In the technology of harvesting, there is a continuum between a totally manual review of code at the low end to a hoped for future tool in which all code in an application will be automatically converted to UML, ready for generating a new application. The current project proposes to create a tool which lies between these extremes by using a rule-based structure to assist in determining what is wheat and what is chaff within any given body of code so that the analyst can review the probable wheat and extract it for re-use as appropriate.
It is expected that this goal will be approached in several stages, starting with fairly simple rules which depend only on the code being examined, but later extending to interactions with previously extracted models. In the initial stages, the concept is that we will “gray out” and possibly collapse sections of code which have been evaluated as chaff in order to enable the analyst to review the remaining code more easily and to evaluate it. If it is evaluated as chaff, then the analyst should be able to mark it and collapse it further in order to focus on what remains. In later versions, more sophisticated rules will interact with previously harvested code to determine, for example, whether a particular fragment has already been harvested in another context. Some code fragments, e.g., validation rules, are likely to occur repeatedly in legacy code.
In initial versions, we expect that the actual harvesting will be simply cutting and pasting from the editor into whatever vehicle is going to be used to store prospective logic fragments. In later versions, we would hope to have a more automated process which will directly transfer selected code to a new form, either as a separate code unit or as a component of a model.

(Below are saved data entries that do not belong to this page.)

**src/rtl/vga_pkg.sv**
```systemverilog
// VGA frame geometry shared by every stage of the video pipeline.
package vga_pkg;
    localparam int HOR_PIXELS = 1024;
    localparam int VER_PIXELS = 768;
endpackage

```
**src/rtl/pong_pkg.sv**
```systemverilog
// Pong game types and paddle geometry shared by draw_ball and draw_paddle.
package pong_pkg;
    typedef enum logic [1:0] {SERVE, MOVE, SCORE} ball_state_t;

    localparam int PADDLE_W   = 12;
    localparam int PADDLE_H   = 96;
    localparam int PADDLE_X_L = 32;
    localparam int PADDLE_X_R = vga_pkg::HOR_PIXELS - 32 - PADDLE_W;
endpackage

```
**src/rtl/ball_ctl.sv**
```systemverilog
// Ball motion: per-frame serve/move/score FSM with wall and paddle collisions.
// `BALL_SPEEDUP_EN: each paddle hit raises |dx| by one, capped at MAX_DX.
import vga_pkg::*;
import pong_pkg::*;

module ball_ctl #(
    parameter int BALL_SIZE    = 16,
    parameter int INIT_DX      = 4,
    parameter int INIT_DY      = 3,
    parameter int MAX_DX       = 12,
    parameter int PADDLE_X_L   = pong_pkg::PADDLE_X_L,
    parameter int PADDLE_W     = pong_pkg::PADDLE_W,
    parameter int PADDLE_H     = pong_pkg::PADDLE_H,
    parameter int SERVE_FRAMES = 60
) (
    input  logic               clk,
    input  logic               rst,
    input  logic               game_en,
    input  logic               vblnk,
    input  logic [10:0]        paddle_l_y,
    input  logic [10:0]        paddle_r_y,
    output logic signed [11:0] x,
    output logic signed [11:0] y,
    output logic               visible,
    output logic               score_l,
    output logic               score_r
);
    localparam int CW = $clog2(SERVE_FRAMES + 1);
    localparam logic signed [11:0] X_C   = 12'(HOR_PIXELS / 2 - BALL_SIZE / 2);
    localparam logic signed [11:0] Y_C   = 12'(VER_PIXELS / 2 - BALL_SIZE / 2);
    localparam logic signed [11:0] X_MAX = 12'(HOR_PIXELS - BALL_SIZE);
    localparam logic signed [11:0] Y_MAX = 12'(VER_PIXELS - BALL_SIZE);
    localparam logic signed [11:0] LX    = 12'(PADDLE_X_L + PADDLE_W);
    localparam logic signed [11:0] RX    = 12'(HOR_PIXELS - 32 - PADDLE_W - BALL_SIZE);
    localparam logic signed [11:0] IDX   = 12'(INIT_DX);
    localparam logic signed [11:0] IDY   = 12'(INIT_DY);
    localparam logic signed [11:0] MDX   = 12'(MAX_DX);
`ifdef BALL_SPEEDUP_EN
    localparam logic signed [11:0] DX_STEP = 12'sd1;
`else
    localparam logic signed [11:0] DX_STEP = 12'sd0;
`endif

    ball_state_t        state;
    logic [CW-1:0]      frame_cnt;
    logic signed [11:0] dx, dy, nx, ny, adx, ady, hit_dx;
    logic               vblnk_d, tick, ovl_l, ovl_r, hit_l, hit_r;

    assign tick    = vblnk & ~vblnk_d;
    assign visible = (state != SCORE);
    assign nx      = x + dx;
    assign ny      = y + dy;
    assign adx     = (dx < 0) ? -dx : dx;
    assign ady     = (dy < 0) ? -dy : dy;
    // With speed-up disabled DX_STEP is zero and the cap never engages.
    assign hit_dx  = (DX_STEP != 0 && adx >= MDX) ? MDX : adx + DX_STEP;

    assign ovl_l = (int'(y) < int'(paddle_l_y) + PADDLE_H) && (int'(y) + BALL_SIZE > int'(paddle_l_y));
    assign ovl_r = (int'(y) < int'(paddle_r_y) + PADDLE_H) && (int'(y) + BALL_SIZE > int'(paddle_r_y));
    assign hit_l = (dx < 0) && (nx <= LX) && (x >= LX) && ovl_l;
    assign hit_r = (dx > 0) && (nx >= RX) && (x <= RX) && ovl_r;

    always_ff @(posedge clk) begin
        if (rst) begin
            state     <= SERVE;
            frame_cnt <= '0;
            x         <= X_C;
            y         <= Y_C;
            dx        <= IDX;
            dy        <= IDY;
            vblnk_d   <= 1'b0;
            score_l   <= 1'b0;
            score_r   <= 1'b0;
        end else begin
            vblnk_d <= vblnk;
            score_l <= 1'b0;
            score_r <= 1'b0;
            if (!game_en) begin
                state     <= SERVE;
                frame_cnt <= '0;
                x         <= X_C;
                y         <= Y_C;
            end else if (tick) begin
                case (state)
                    SERVE: begin
                        if (frame_cnt == CW'(SERVE_FRAMES - 1)) begin
                            state     <= MOVE;
                            frame_cnt <= '0;
                        end else begin
                            frame_cnt <= frame_cnt + CW'(1);
                        end
                    end
                    MOVE: begin
                        if (ny <= 0) begin
                            y  <= '0;
                            dy <= ady;
                        end else if (ny >= Y_MAX) begin
                            y  <= Y_MAX;
                            dy <= -ady;
                        end else begin
                            y  <= ny;
                        end
                        // Serve velocity is loaded at exit; the ball is hidden until re-centred.
                        if (hit_l) begin
                            x  <= LX;
                            dx <= hit_dx;
                        end else if (hit_r) begin
                            x  <= RX;
                            dx <= -hit_dx;
                        end else if (nx < 0) begin
                            score_r <= 1'b1;
                            state   <= SCORE;
                            dx      <= -IDX;
                            dy      <= IDY;
                        end else if (nx > X_MAX) begin
                            score_l <= 1'b1;
                            state   <= SCORE;
                            dx      <= IDX;
                            dy      <= IDY;
                        end else begin
                            x <= nx;
                        end
                    end
                    default: begin
                        state <= SERVE;
                        x     <= X_C;
                        y     <= Y_C;
                    end
                endcase
            end
        end
    end
endmodule

```
**src/rtl/draw_ball.sv**
```systemverilog
// Ball overlay stage: registers the VGA stream with 1 clk latency and paints the ball.
// `BALL_SPEEDUP_EN enables paddle-hit speed-up inside ball_ctl.
import vga_pkg::*;
import pong_pkg::*;

module draw_ball #(
    parameter int          BALL_SIZE    = 16,
    parameter logic [11:0] BALL_COLOR   = 12'hfff,
    parameter int          INIT_DX      = 4,
    parameter int          INIT_DY      = 3,
    parameter int          MAX_DX       = 12,
    parameter int          PADDLE_X_L   = pong_pkg::PADDLE_X_L,
    parameter int          PADDLE_W     = pong_pkg::PADDLE_W,
    parameter int          PADDLE_H     = pong_pkg::PADDLE_H,
    parameter int          SERVE_FRAMES = 60
) (
    input  logic        clk,
    input  logic        rst,
    input  logic        game_en,
    input  logic [10:0] paddle_l_y,
    input  logic [10:0] paddle_r_y,
    input  logic [10:0] bg_vcount,
    input  logic        bg_vsync,
    input  logic        bg_vblnk,
    input  logic [10:0] bg_hcount,
    input  logic        bg_hsync,
    input  logic        bg_hblnk,
    input  logic [11:0] bg_rgb,
    output logic [10:0] ball_vcount,
    output logic        ball_vsync,
    output logic        ball_vblnk,
    output logic [10:0] ball_hcount,
    output logic        ball_hsync,
    output logic        ball_hblnk,
    output logic [11:0] ball_rgb,
    output logic        score_l,
    output logic        score_r
);
    localparam logic signed [11:0] BS = 12'(BALL_SIZE);

    logic signed [11:0] bx, by, hc, vc;
    logic               visible, in_box;

    ball_ctl #(
        .BALL_SIZE(BALL_SIZE), .INIT_DX(INIT_DX), .INIT_DY(INIT_DY), .MAX_DX(MAX_DX),
        .PADDLE_X_L(PADDLE_X_L), .PADDLE_W(PADDLE_W), .PADDLE_H(PADDLE_H),
        .SERVE_FRAMES(SERVE_FRAMES)
    ) u_ctl (
        .clk(clk), .rst(rst), .game_en(game_en), .vblnk(bg_vblnk),
        .paddle_l_y(paddle_l_y), .paddle_r_y(paddle_r_y),
        .x(bx), .y(by), .visible(visible), .score_l(score_l), .score_r(score_r)
    );

    assign hc     = $signed({1'b0, bg_hcount});
    assign vc     = $signed({1'b0, bg_vcount});
    assign in_box = visible && !bg_hblnk && !bg_vblnk &&
                    (hc >= bx) && (hc < bx + BS) && (vc >= by) && (vc < by + BS);

    always_ff @(posedge clk) begin
        if (rst) begin
            ball_vcount <= '0;
            ball_vsync  <= 1'b0;
            ball_vblnk  <= 1'b0;
            ball_hcount <= '0;
            ball_hsync  <= 1'b0;
            ball_hblnk  <= 1'b0;
            ball_rgb    <= '0;
        end else begin
            ball_vcount <= bg_vcount;
            ball_vsync  <= bg_vsync;
            ball_vblnk  <= bg_vblnk;
            ball_hcount <= bg_hcount;
            ball_hsync  <= bg_hsync;
            ball_hblnk  <= bg_hblnk;
            ball_rgb    <= in_box ? BALL_COLOR : bg_rgb;
        end
    end
endmodule

```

While it would be desirable to support all forms of harvesting including cutting and pasting to new .i and .p files, there is a special attraction for supporting harvesting to UML because, in addition to the potential of UML modeling itself, there would be the possibility of predictable relationships between harvested code and components of the UML model. For example, a field validation would normally be stored as a constraint on an object property, so a field validation in the code could be checked against the object property to determine whether this constraint had already been harvested. To do the same with .i and .p files would require a very artificial naming convention.